Prefer declarative constraints when they can express the rule.

Use constraints for:

  • Primary keys.
  • Unique rules.
  • Foreign keys.
  • Not-null rules.
  • Check constraints.
  • Defaults.

Consider triggers only when the rule cannot be expressed cleanly as a constraint, such as complex cross-table validation or custom auditing.
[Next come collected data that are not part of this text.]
This design comes from an exercise in tuning for small area on the open sky130 flow, not from production work.
RTL that was checked went through simulation tests only; none was proved equivalent to the original.
Power is estimated from default activity; no workload was simulated.

== job 8735 ==
==> flow/design.v (excerpt) <==
module spiMemory (
    input  logic trigger,
    input  logic reset,
    input  logic sclk,         
    input  logic chipSelect,   
    input  logic mosi,
    output logic miso,
    output logic misoEnable
);
Settings: LEC_CHECK=0, CAP_MARGIN=20, CORE_MARGIN=2, CORE_UTILIZATION=60, SLEW_MARGIN=20; clock period 10.0 ns.
standard.sh (not shown) runs the stock make flow with config.mk's settings and CLKGATE_MAP_FILE= SYNTH_SCRIPT=/design/flow/synth_recipe.tcl, a recipe that flattens the netlist after the stock synthesis.
==> flow/flow/run.sh <==
#!/bin/bash
# Standard layout, with our own clock tree synthesis arguments and
# a plain buffer on each port.
set -euo pipefail
export CTS_ARGS="-sink_clustering_enable -repair_clock_nets -dont_use_dummy_load -sink_clustering_size 12 -sink_clustering_max_diameter 40 -buf_list sky130_fd_sc_hd__clkbuf_4"
export BUFFER_PORTS_ARGS="-buffer_cell sky130_fd_sc_hd__buf_1"
bash standard.sh > standard.log 2>&1
### job 8735 -> job 425
Settings: a change of CORE_UTILIZATION from 60 to 70.
--- a/flow/flow/run.sh
+++ b/flow/flow/run.sh
@@ -5 +5 @@
-export CTS_ARGS="-sink_clustering_enable -repair_clock_nets -dont_use_dummy_load -sink_clustering_size 12 -sink_clustering_max_diameter 40 -buf_list sky130_fd_sc_hd__clkbuf_4"
+export CTS_ARGS="-sink_clustering_enable -repair_clock_nets -dont_use_dummy_load -sink_clustering_size 12 -sink_clustering_max_diameter 50 -buf_list sky130_fd_sc_hd__clkbuf_4"
Findings:
- Between job 8735 and job 425, the worst path required time figures differ only marginally.
- Post-synthesis cell count came out exactly the same in job 8735 and job 425.
- Re period utilization: job 8735 was lower than job 425.
- Remaining max-slew budget at the tightest pin in job 425 vs job 8735: up 5.4 points
From an optimization exercise on the open Yosys and OpenROAD flow, aimed at small area, a short achievable clock period and few clock cycles per item; shortcuts taken in it are not production practice. Function was checked by simulation only, so behaviour that the tests miss may differ from the original. Power figures rest on the tool's default switching activity, not on a simulated workload.

==> flow/config.mk <==
export PLATFORM = sky130hd
export DESIGN_NAME = xoshiro_int8_noise_generator_unit
export DESIGN_NICKNAME = xoshiro_int8_noise_generator_unit
export VERILOG_FILES = /design/flow/design.v
export SDC_FILE = /design/flow/constraint.sdc
export NUM_CORES = 4
export LEC_CHECK = 0
export ABC_CLOCK_PERIOD_IN_PS = 3000
export CAP_MARGIN = 20
export CORE_MARGIN = 2
export CORE_UTILIZATION = 60
export CTS_CLUSTER_DIAMETER = 80
export CTS_CLUSTER_SIZE = 40
export SLEW_MARGIN = 20
==> flow/constraint.sdc <==
create_clock -name core_clock -period 11.0 [get_ports {clk}]
set_input_delay 2.2000 -clock core_clock [delete_from_list [all_inputs] [get_ports {clk}]]
set_output_delay 2.2000 -clock core_clock [all_outputs]
set_load 0.01 [all_outputs]
==> flow/design.v <==
`timescale 1ns / 1ps
package xng_pkg;
  localparam logic MODE_RESEED   = 1'b0;
  localparam logic MODE_GENERATE = 1'b1;
  localparam logic [63:0] GAMMA    = 64'h9E37_79B9_7F4A_7C15;
  localparam logic [63:0] GAMMA_M3 = 64'h2559_92D3_8220_8BC1;    
endpackage
`timescale 1ns / 1ps
module xng_mul64lo (
  input  logic        sa,
  input  logic        sb,
  input  logic [7:0]  d,
  input  logic [55:0] hs,
  input  logic [55:0] hc,
  input  logic [7:0]  ls,
  input  logic [7:0]  lc,
  input  logic        cy,
  output logic [55:0] ns,
  output logic [55:0] nc,
  output logic [7:0]  nls,
  output logic [7:0]  nlc,
  output logic [7:0]  pbyte,
  output logic        pcy
);
  logic [3:0]  dl, dh;
  logic [63:0] tlo, tlo_A, tlo_B;
  logic [63:0] thi, thi_A, thi_B;
  logic [63:0] a1, c1, s2, c2;
  logic [8:0]  low;
  assign dl = d[3:0];
  assign dh = d[7:4];
  assign tlo_A = (dl[3] ? (dl[2] ? (dl[1] ? (dl[0] ? 64'h362c2f64b16975d7 : 64'h76d3e7f79484901e) : (dl[0] ? 64'hb77ba08a779faa65 : 64'hf823591d5abac4ac)) : (dl[1] ? (dl[0] ? 64'h38cb11b03dd5def3 : 64'h7972ca4320f0f93a) : (dl[0] ? 64'hba1a82d6040c1381 : 64'hfac23b68e7272dc8))) : (dl[2] ? (dl[1] ? (dl[0] ? 64'h3b69f3fbca42480f : 64'h7c11ac8ead5d6256) : (dl[0] ? 64'hbcb9652190787c9d : 64'hfd611db4739396e4)) : (dl[1] ? (dl[0] ? 64'h3e08d64756aeb12b : 64'h7eb08eda39c9cb72) : (dl[0] ? 64'hbf58476d1ce4e5b9 : 64'h0))));
  assign tlo_B = (dl[3] ? (dl[2] ? (dl[1] ? (dl[0] ? 64'hb83451f61fe00cc5 : 64'h2364083b0caefada) : (dl[0] ? 64'h8e93be7ff97de8ef : 64'hf9c374c4e64cd704)) : (dl[1] ? (dl[0] ? 64'h64f32b09d31bc519 : 64'hd022e14ebfeab32e) : (dl[0] ? 64'h3b529793acb9a143 : 64'ha6824dd899888f58))) : (dl[2] ? (dl[1] ? (dl[0] ? 64'h11b2041d86577d6d : 64'h7ce1ba6273266b82) : (dl[0] ? 64'he81170a75ff55997 : 64'h534126ec4cc447ac)) : (dl[1] ? (dl[0] ? 64'hbe70dd31399335c1 : 64'h29a09376266223d6) : (dl[0] ? 64'h94d049bb133111eb : 64'h0))));
  assign thi_A = {(dh[3] ? (dh[2] ? (dh[1] ? (dh[0] ? 60'h62c2f64b16975d7 : 60'h6d3e7f79484901e) : (dh[0] ? 60'h77ba08a779faa65 : 60'h823591d5abac4ac)) : (dh[1] ? (dh[0] ? 60'h8cb11b03dd5def3 : 60'h972ca4320f0f93a) : (dh[0] ? 60'ha1a82d6040c1381 : 60'hac23b68e7272dc8))) : (dh[2] ? (dh[1] ? (dh[0] ? 60'hb69f3fbca42480f : 60'hc11ac8ead5d6256) : (dh[0] ? 60'hcb9652190787c9d : 60'hd611db4739396e4)) : (dh[1] ? (dh[0] ? 60'he08d64756aeb12b : 60'heb08eda39c9cb72) : (dh[0] ? 60'hf58476d1ce4e5b9 : 60'h0)))), 4'h0};
  assign thi_B = {(dh[3] ? (dh[2] ? (dh[1] ? (dh[0] ? 60'h83451f61fe00cc5 : 60'h364083b0caefada) : (dh[0] ? 60'he93be7ff97de8ef : 60'h9c374c4e64cd704)) : (dh[1] ? (dh[0] ? 60'h4f32b09d31bc519 : 60'h22e14ebfeab32e) : (dh[0] ? 60'hb529793acb9a143 : 60'h6824dd899888f58))) : (dh[2] ? (dh[1] ? (dh[0] ? 60'h1b2041d86577d6d : 60'hce1ba6273266b82) : (dh[0] ? 60'h81170a75ff55997 : 60'h34126ec4cc447ac)) : (dh[1] ? (dh[0] ? 60'he70dd31399335c1 : 60'h9a09376266223d6) : (dh[0] ? 60'h4d049bb133111eb : 60'h0)))), 4'h0};
  assign tlo = ({64{sa}} & tlo_A) | ({64{sb}} & tlo_B);
  assign thi = ({64{sa}} & thi_A) | ({64{sb}} & thi_B);
  assign a1 = {8'd0, hs} ^ {8'd0, hc} ^ tlo;
  assign c1 = {(({8'd0, hs} & {8'd0, hc}) | ({8'd0, hs} & tlo) | ({8'd0, hc} & tlo)), 1'b0};
  assign s2 = a1 ^ c1 ^ thi;
  assign c2 = {((a1 & c1) | (a1 & thi) | (c1 & thi)), 1'b0};
  assign low   = {1'b0, ls} + {1'b0, lc} + {8'd0, cy};
  assign pbyte = low[7:0];
  assign pcy   = low[8];
  assign ns    = s2[63:8];
  assign nc    = c2[63:8];
  assign nls   = s2[7:0];
  assign nlc   = c2[7:0];
endmodule
module xng_seed_tab (
  input  logic [7:0]  d,
  output logic [63:0] t1,
  output logic [63:0] t2,
  output logic [63:0] n1,
  output logic [63:0] n2
);
  logic [3:0]  dl, dh;
  assign dl = d[3:0];
  assign dh = d[7:4];
  assign t1 = (dl[3] ? (dl[2] ? (dl[1] ? (dl[0] ? 64'h3c6ef372fe9edb9a : 64'h3c6ef372fe9e3d63) : (dl[0] ? 64'h3c6ef372fe9d9f2c : 64'h3c6ef372fe9d00f5)) : (dl[1] ? (dl[0] ? 64'h3c6ef372fe9c62be : 64'h3c6ef372fe9bc487) : (dl[0] ? 64'h3c6ef372fe9b2650 : 64'h3c6ef372fe9a8819))) : (dl[2] ? (dl[1] ? (dl[0] ? 64'h3c6ef372fe99e9e2 : 64'h3c6ef372fe994bab) : (dl[0] ? 64'h3c6ef372fe98ad74 : 64'h3c6ef372fe980f3d)) : (dl[1] ? (dl[0] ? 64'h3c6ef372fe977106 : 64'h3c6ef372fe96d2cf) : (dl[0] ? 64'h3c6ef372fe963498 : 64'h3c6ef372fe959661))));
  assign t2 = {40'd0, (dh[3] ? (dh[2] ? (dh[1] ? (dh[0] ? 20'h94539 : 20'h8a702) : (dh[0] ? 20'h808cb : 20'h76a94)) : (dh[1] ? (dh[0] ? 20'h6cc5d : 20'h62e26) : (dh[0] ? 20'h58fef : 20'h4f1b8))) : (dh[2] ? (dh[1] ? (dh[0] ? 20'h45381 : 20'h3b54a) : (dh[0] ? 20'h31713 : 20'h278dc)) : (dh[1] ? (dh[0] ? 20'h1daa5 : 20'h13c6e) : (dh[0] ? 20'h9e37 : 20'h0)))), 4'h0};
  assign n1 = (dl[3] ? (dl[2] ? (dl[1] ? (dl[0] ? 64'h61c8864680aba07b : 64'h61c8864680ac3eb2) : (dl[0] ? 64'h61c8864680acdce9 : 64'h61c8864680ad7b20)) : (dl[1] ? (dl[0] ? 64'h61c8864680ae1957 : 64'h61c8864680aeb78e) : (dl[0] ? 64'h61c8864680af55c5 : 64'h61c8864680aff3fc))) : (dl[2] ? (dl[1] ? (dl[0] ? 64'h61c8864680b09233 : 64'h61c8864680b1306a) : (dl[0] ? 64'h61c8864680b1cea1 : 64'h61c8864680b26cd8)) : (dl[1] ? (dl[0] ? 64'h61c8864680b30b0f : 64'h61c8864680b3a946) : (dl[0] ? 64'h61c8864680b4477d : 64'h61c8864680b4e5b4))));
  assign n2 = (dh[3] ? (dh[2] ? (dh[1] ? (dh[0] ? 64'hffffffffff6bac70 : 64'hffffffffff758fe0) : (dh[0] ? 64'hffffffffff7f7350 : 64'hffffffffff8956c0)) : (dh[1] ? (dh[0] ? 64'hffffffffff933a30 : 64'hffffffffff9d1da0) : (dh[0] ? 64'hffffffffffa70110 : 64'hffffffffffb0e480))) : (dh[2] ? (dh[1] ? (dh[0] ? 64'hffffffffffbac7f0 : 64'hffffffffffc4ab60) : (dh[0] ? 64'hffffffffffce8ed0 : 64'hffffffffffd87240)) : (dh[1] ? (dh[0] ? 64'hffffffffffe255b0 : 64'hffffffffffec3920) : (dh[0] ? 64'hfffffffffff61c90 : 64'h0))));
endmodule
`timescale 1ns / 1ps
module xng_emit (
  input  logic       clk,
  input  logic       rst_n,
  input  logic       in_v,
  input  logic [7:0] in_rb,
  input  logic       in_first,
  input  logic       in_last,
  output logic       in_adv,
  output logic       out_tvalid,
  input  logic       out_tready,
  output logic [6:0] out_noise,
  output logic       out_tlast
);
  logic       rb_v, rb_first, rb_last;
  logic       wb_v, wb_last;
  logic [7:0] wb;
  logic [7:0] rb;
  logic [2:0] prev3;
  logic       c9;
  logic       o_v, o_last, sk_v, sk_last;
  logic [6:0] o_d, sk_d;
  logic       push, pop;
  logic [2:0] lo3;
  logic       cin;
  logic [8:0] wsum;
  logic [1:0] adj;
  logic [6:0] m_d;
  logic rb_mv;
  assign push   = wb_v && !sk_v;
  assign pop    = o_v && out_tready;
  assign rb_mv  = !wb_v || !sk_v;
  assign in_adv = !rb_v || rb_mv;
  assign lo3  = rb_first ? 3'b000 : prev3;
  assign cin  = rb_first ? 1'b0 : c9;
  assign wsum = {1'b0, rb} + {1'b0, rb[4:0], lo3} + {8'd0, cin};
  assign adj  = (wb[7:1] == 7'h7f) ? 2'd2 : (wb[7] || (wb[6:0] == 7'h7f)) ? 2'd1 : 2'd0;
  assign m_d  = wb[6:0] + 7'd65 + {5'd0, adj};
  always_ff @(posedge clk) begin
    if (!rst_n) begin
      rb_v <= 1'b0;
      wb_v <= 1'b0;
      o_v  <= 1'b0;
      sk_v <= 1'b0;
    end else begin
      if (in_adv) rb_v <= in_v;
      if (rb_mv) wb_v <= rb_v;
      if (sk_v && (!o_v || pop)) begin
        o_v  <= 1'b1;
        sk_v <= 1'b0;
      end else if (push && (!o_v || pop)) begin
        o_v <= 1'b1;
      end else if (push) begin
        sk_v <= 1'b1;
      end else if (pop) begin
        o_v <= 1'b0;
      end
    end
  end
  always_ff @(posedge clk) begin
    if (in_adv && in_v) begin
      rb       <= in_rb;
      rb_first <= in_first;
      rb_last  <= in_last;
    end
    if (rb_mv && rb_v) begin
      wb      <= wsum[7:0];
      wb_last <= rb_last;
      prev3   <= rb[7:5];
      c9      <= wsum[8];
    end
    if (sk_v && (!o_v || pop)) begin
      o_d    <= sk_d;
      o_last <= sk_last;
    end else if (push && (!o_v || pop)) begin
      o_d    <= m_d;
      o_last <= wb_last;
    end else if (push) begin
      sk_d    <= m_d;
      sk_last <= wb_last;
    end
  end
  assign out_tvalid = o_v;
  assign out_noise  = o_d;
  assign out_tlast  = o_last;
endmodule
Constraints are easier to discover, reason about, optimize, and validate.

Auditing With Triggers

Triggers are often used to write audit rows because they can capture modifications regardless of which application performed them.

Example:

Code
CREATE OR ALTER TRIGGER sales.trg_Customer_AuditUpdate
ON sales.Customers
AFTER UPDATE
AS
BEGIN
    SET NOCOUNT ON;

    INSERT audit.CustomerChange
    (
        CustomerId,
        OldEmail,
        NewEmail,
        ChangedAt
    )
    SELECT
        d.CustomerId,
        d.Email,
        i.Email,
        SYSUTCDATETIME()
    FROM inserted AS i
    JOIN deleted AS d
        ON d.CustomerId = i.CustomerId
    WHERE ISNULL(i.Email, '') <> ISNULL(d.Email, '');
END;

For larger audit needs, also consider built-in features such as temporal tables, change data capture, or application-level audit events, depending on requirements.

Hidden Side Effects

Triggers are implicit. A developer may run a simple UPDATE but unknowingly cause extra writes, validations, calls, or errors through a trigger.

Hidden side effects can cause:

  • Surprise performance overhead.
  • Unexpected transaction rollbacks.
  • Harder debugging.
  • Migration failures.
  • Replication or bulk-load issues.
  • Complex dependency chains.

Good trigger usage requires clear naming, documentation, tests, and operational awareness.

Recursion And Nesting

Triggers can lead to nested or recursive behavior when trigger actions modify tables that fire other triggers. This can be intentional, but it can also cause loops, repeated work, or difficult debugging.

Design triggers to avoid unnecessary cascading behavior. If nesting or recursion is required, document it and test failure paths.

Performance Trade-Offs

Triggers add work to the original transaction.

Performance concerns include:

  • Extra reads and writes.
  • Longer lock duration.
  • More transaction log usage.
  • Blocking and deadlock risk.
  • Slow audit tables.
  • Row-by-row trigger logic.
  • Trigger chains.
  • Poor indexing on tables touched by the trigger.

A trigger that is fast for one-row updates may be dangerous for batch updates.

Security Risks

Triggers can run under elevated execution context. Malicious or careless trigger code can perform actions the original caller did not expect. Trigger definitions should be source-controlled, reviewed, and permissioned carefully.

Avoid using triggers as a place for broad privileged behavior that would be unsafe if called directly.

Common Mistakes

Common mistakes include:

  • Assuming one row in inserted or deleted.
  • Using triggers instead of simple constraints.
  • Performing slow row-by-row cursor work inside triggers.
  • Hiding business workflows in triggers.
  • Creating recursive trigger chains accidentally.
  • Forgetting triggers fire during bulk or maintenance operations.
  • Writing audit triggers without indexing audit tables.
  • Returning result sets from triggers.
  • Ignoring error and rollback behavior.
  • Failing to document trigger side effects.

Best Practices

Best practices include:

  • Use triggers sparingly.
  • Prefer constraints for declarative rules.
  • Write set-based trigger logic.
  • Always handle multi-row operations.
  • Keep trigger work short and deterministic.
  • Avoid external calls and long-running work.
  • Document side effects.
  • Source-control and review trigger definitions.
  • Test inserts, updates, deletes, and batch operations.
  • Monitor performance and blocking after deployment.